You're welcome! I'm glad I could assist you in resolving the issue. It's great to hear that using Albumentations for image preprocessing during training and applying the provided code snippet for offline inference has resulted in exactly the same values as in Colab.

To further assist you with classifying images, I would need the full code or more specific details about your requirements. Please provide the necessary information, and I'll be happy to help you with the classification code.

Looking forward to your response.

Thank you!

[VYRION-Ai]

@glenn-jocher @BeataK2 i use this code it do classification but the accuracy of class is low , i mean , when classify class is classify correctly but with low accuracy value , example normal yolo gives 95% for class but this code gives 65% , so what should i do

`import albumentations as A
from albumentations.pytorch import ToTensorV2 # Import the ToTensorV2 module
import os
import cv2

import numpy as np

import matplotlib.pyplot as plt
import numpy as np

def preprocess_image_albumentations(image):
  preprocessing_pipeline = A.Compose([
    A.Resize(height=128, width=128),
    A.Normalize(mean=(0.485, 0.456, 0.406), std=(0.229, 0.224, 0.225), max_pixel_value=255.0),
    ToTensorV2(always_apply=True, p=1.0, transpose_mask=False)])


  image_np = np.array(image)

  # Apply the preprocessing pipeline to the image
  preprocessed_image = preprocessing_pipeline(image=image)['image']
  preprocessed_image = preprocessed_image.unsqueeze(0)
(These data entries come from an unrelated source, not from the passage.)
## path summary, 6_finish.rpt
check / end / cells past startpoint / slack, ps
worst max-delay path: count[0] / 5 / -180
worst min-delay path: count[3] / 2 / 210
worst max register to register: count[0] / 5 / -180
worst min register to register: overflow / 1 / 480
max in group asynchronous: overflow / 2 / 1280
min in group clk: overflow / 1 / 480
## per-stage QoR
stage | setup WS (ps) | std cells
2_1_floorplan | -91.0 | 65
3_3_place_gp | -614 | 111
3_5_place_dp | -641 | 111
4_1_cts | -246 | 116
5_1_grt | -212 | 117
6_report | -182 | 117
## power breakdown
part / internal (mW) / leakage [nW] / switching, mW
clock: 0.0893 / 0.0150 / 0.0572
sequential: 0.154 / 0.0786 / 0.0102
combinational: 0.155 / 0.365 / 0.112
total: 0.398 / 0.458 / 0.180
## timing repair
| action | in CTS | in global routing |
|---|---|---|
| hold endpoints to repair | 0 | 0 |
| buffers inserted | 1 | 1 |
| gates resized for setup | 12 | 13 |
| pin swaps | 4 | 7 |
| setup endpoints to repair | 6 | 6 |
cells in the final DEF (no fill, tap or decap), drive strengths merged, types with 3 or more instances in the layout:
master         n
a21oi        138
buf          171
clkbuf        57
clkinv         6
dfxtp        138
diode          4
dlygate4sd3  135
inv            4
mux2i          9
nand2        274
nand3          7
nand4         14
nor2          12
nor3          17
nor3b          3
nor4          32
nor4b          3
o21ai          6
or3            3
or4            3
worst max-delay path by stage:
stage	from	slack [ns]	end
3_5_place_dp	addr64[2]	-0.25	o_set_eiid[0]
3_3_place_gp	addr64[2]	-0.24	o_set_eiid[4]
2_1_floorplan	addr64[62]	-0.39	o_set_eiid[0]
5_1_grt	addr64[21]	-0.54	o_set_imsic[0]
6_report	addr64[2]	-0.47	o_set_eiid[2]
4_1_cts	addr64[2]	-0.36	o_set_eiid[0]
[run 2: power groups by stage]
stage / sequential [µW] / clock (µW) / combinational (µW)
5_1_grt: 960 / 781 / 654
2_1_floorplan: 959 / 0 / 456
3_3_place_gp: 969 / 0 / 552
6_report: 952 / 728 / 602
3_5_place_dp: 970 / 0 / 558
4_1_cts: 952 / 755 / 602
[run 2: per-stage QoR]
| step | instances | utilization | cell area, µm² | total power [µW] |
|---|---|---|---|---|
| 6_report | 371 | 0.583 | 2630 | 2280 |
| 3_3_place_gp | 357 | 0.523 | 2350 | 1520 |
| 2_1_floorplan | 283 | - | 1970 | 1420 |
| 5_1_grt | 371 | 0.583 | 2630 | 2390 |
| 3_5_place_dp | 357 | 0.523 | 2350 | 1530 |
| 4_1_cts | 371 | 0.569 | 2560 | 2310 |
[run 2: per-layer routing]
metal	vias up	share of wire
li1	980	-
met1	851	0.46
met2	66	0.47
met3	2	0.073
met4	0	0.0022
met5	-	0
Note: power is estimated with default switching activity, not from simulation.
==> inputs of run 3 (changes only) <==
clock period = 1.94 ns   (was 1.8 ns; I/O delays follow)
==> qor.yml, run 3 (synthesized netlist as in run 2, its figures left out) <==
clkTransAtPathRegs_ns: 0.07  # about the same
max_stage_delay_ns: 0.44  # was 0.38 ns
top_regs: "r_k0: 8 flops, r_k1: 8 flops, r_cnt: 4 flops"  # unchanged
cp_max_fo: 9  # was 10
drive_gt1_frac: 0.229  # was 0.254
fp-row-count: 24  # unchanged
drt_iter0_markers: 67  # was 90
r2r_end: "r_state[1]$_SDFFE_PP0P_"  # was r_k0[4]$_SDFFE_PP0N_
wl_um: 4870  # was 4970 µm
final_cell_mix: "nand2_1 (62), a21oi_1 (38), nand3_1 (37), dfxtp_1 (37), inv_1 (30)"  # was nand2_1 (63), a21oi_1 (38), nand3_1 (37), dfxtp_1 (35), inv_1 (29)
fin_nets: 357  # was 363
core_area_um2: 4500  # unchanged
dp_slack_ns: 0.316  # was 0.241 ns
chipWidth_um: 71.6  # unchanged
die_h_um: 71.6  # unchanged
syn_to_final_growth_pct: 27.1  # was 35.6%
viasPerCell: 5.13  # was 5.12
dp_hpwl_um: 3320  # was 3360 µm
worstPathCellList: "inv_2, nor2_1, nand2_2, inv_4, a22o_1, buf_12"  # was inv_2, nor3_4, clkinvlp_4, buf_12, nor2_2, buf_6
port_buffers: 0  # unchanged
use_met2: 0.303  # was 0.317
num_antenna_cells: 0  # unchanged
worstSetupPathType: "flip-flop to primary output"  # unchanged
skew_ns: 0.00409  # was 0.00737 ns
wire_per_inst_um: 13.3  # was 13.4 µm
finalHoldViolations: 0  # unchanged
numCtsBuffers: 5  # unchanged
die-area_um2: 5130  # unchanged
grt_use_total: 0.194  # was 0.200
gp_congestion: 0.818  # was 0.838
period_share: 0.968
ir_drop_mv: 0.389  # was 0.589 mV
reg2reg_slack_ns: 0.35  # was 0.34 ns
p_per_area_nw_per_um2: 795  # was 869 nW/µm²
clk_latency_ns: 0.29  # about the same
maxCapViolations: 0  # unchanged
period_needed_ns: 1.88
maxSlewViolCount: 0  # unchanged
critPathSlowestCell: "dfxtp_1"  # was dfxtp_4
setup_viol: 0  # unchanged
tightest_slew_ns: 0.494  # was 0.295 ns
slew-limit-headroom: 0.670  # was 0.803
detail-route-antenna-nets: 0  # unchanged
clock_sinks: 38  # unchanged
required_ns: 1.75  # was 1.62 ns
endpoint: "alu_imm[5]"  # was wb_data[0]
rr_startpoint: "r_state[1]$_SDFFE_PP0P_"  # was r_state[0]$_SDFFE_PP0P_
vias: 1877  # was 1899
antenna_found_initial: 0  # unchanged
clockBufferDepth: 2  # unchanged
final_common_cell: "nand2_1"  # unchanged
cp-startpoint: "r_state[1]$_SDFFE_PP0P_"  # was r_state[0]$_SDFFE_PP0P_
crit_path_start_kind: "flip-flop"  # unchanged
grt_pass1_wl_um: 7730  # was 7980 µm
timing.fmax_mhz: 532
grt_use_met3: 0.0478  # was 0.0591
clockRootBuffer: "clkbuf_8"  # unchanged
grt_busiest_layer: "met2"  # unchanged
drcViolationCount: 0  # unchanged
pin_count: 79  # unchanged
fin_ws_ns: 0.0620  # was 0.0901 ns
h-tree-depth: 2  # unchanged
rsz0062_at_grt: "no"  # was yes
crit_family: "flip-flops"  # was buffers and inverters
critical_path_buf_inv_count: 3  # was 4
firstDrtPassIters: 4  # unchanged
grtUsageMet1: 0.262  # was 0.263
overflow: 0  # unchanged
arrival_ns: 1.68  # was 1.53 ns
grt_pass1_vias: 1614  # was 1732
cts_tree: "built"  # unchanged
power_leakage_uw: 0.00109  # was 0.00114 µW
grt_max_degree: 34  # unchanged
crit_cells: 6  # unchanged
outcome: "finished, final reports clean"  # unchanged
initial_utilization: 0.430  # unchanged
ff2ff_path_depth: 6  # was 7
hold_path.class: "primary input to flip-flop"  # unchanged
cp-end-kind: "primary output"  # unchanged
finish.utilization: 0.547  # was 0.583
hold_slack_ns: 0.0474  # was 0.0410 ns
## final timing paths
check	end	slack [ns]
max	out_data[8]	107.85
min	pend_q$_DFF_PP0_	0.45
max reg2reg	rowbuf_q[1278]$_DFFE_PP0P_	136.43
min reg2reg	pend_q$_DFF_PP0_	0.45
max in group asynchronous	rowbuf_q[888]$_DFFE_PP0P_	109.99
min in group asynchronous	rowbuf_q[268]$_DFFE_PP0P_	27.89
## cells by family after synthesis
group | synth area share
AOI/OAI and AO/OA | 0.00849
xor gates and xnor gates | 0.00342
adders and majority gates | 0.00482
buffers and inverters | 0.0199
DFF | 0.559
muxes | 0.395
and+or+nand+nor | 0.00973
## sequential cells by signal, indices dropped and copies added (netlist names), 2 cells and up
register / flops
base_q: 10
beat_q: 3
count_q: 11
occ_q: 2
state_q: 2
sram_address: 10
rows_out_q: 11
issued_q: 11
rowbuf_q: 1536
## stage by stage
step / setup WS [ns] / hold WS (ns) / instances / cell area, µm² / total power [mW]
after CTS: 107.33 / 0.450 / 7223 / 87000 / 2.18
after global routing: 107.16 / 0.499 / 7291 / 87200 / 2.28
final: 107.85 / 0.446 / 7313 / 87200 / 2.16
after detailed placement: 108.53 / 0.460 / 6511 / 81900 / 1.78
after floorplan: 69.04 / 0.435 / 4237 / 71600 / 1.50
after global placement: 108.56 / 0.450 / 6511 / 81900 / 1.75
  return preprocessed_image

i=cv2.imread('e.jpg')
image=preprocess_image_albumentations(i)
image = image.to('cuda')
results = model_yolv5_c(image)

output = F.softmax(results, dim=1)
label_idx = torch.argmax(output)
print(label_idx)`

[glenn-jocher]

@VYRION-Ai it looks like you might be facing challenges with the accuracy of your classification using the YOLOv5 model and the provided preprocessing code. There are a few potential reasons why you might be experiencing lower accuracy compared to what you expect.

Here are some steps you can take to potentially improve your classification accuracy:

1. Ensure that the mean and standard deviation used in the normalization step (A.Normalize) match the values used during training. Inconsistencies here can lead to lower accuracy.

2. Double-check the resizing dimensions in the A.Resize step. If the training data was resized to different dimensions, the model's performance might be affected.

3. Review your training data to ensure sufficient diversity and coverage of your target classes. Inadequate training data can lead to lower classification accuracy.

4. Consider fine-tuning your YOLOv5 model on your specific classification task. Fine-tuning can help the model adapt to your specific data and potentially improve accuracy.

5. Verify that the inference data, in this case, the "e.jpg" image, is consistent with the distribution of your training data. Incongruent data distributions can affect the model's performance.

By addressing these potential issues, you may be able to improve the accuracy of your classification results. It's also important to note that deep learning models can have different accuracy levels based on various factors, including training data, model architecture, and the specific task at hand.

I hope this guidance helps you move closer to achieving your desired classification accuracy. If you have further questions or need additional support, feel free to ask!

Best of luck and thank you for reaching out!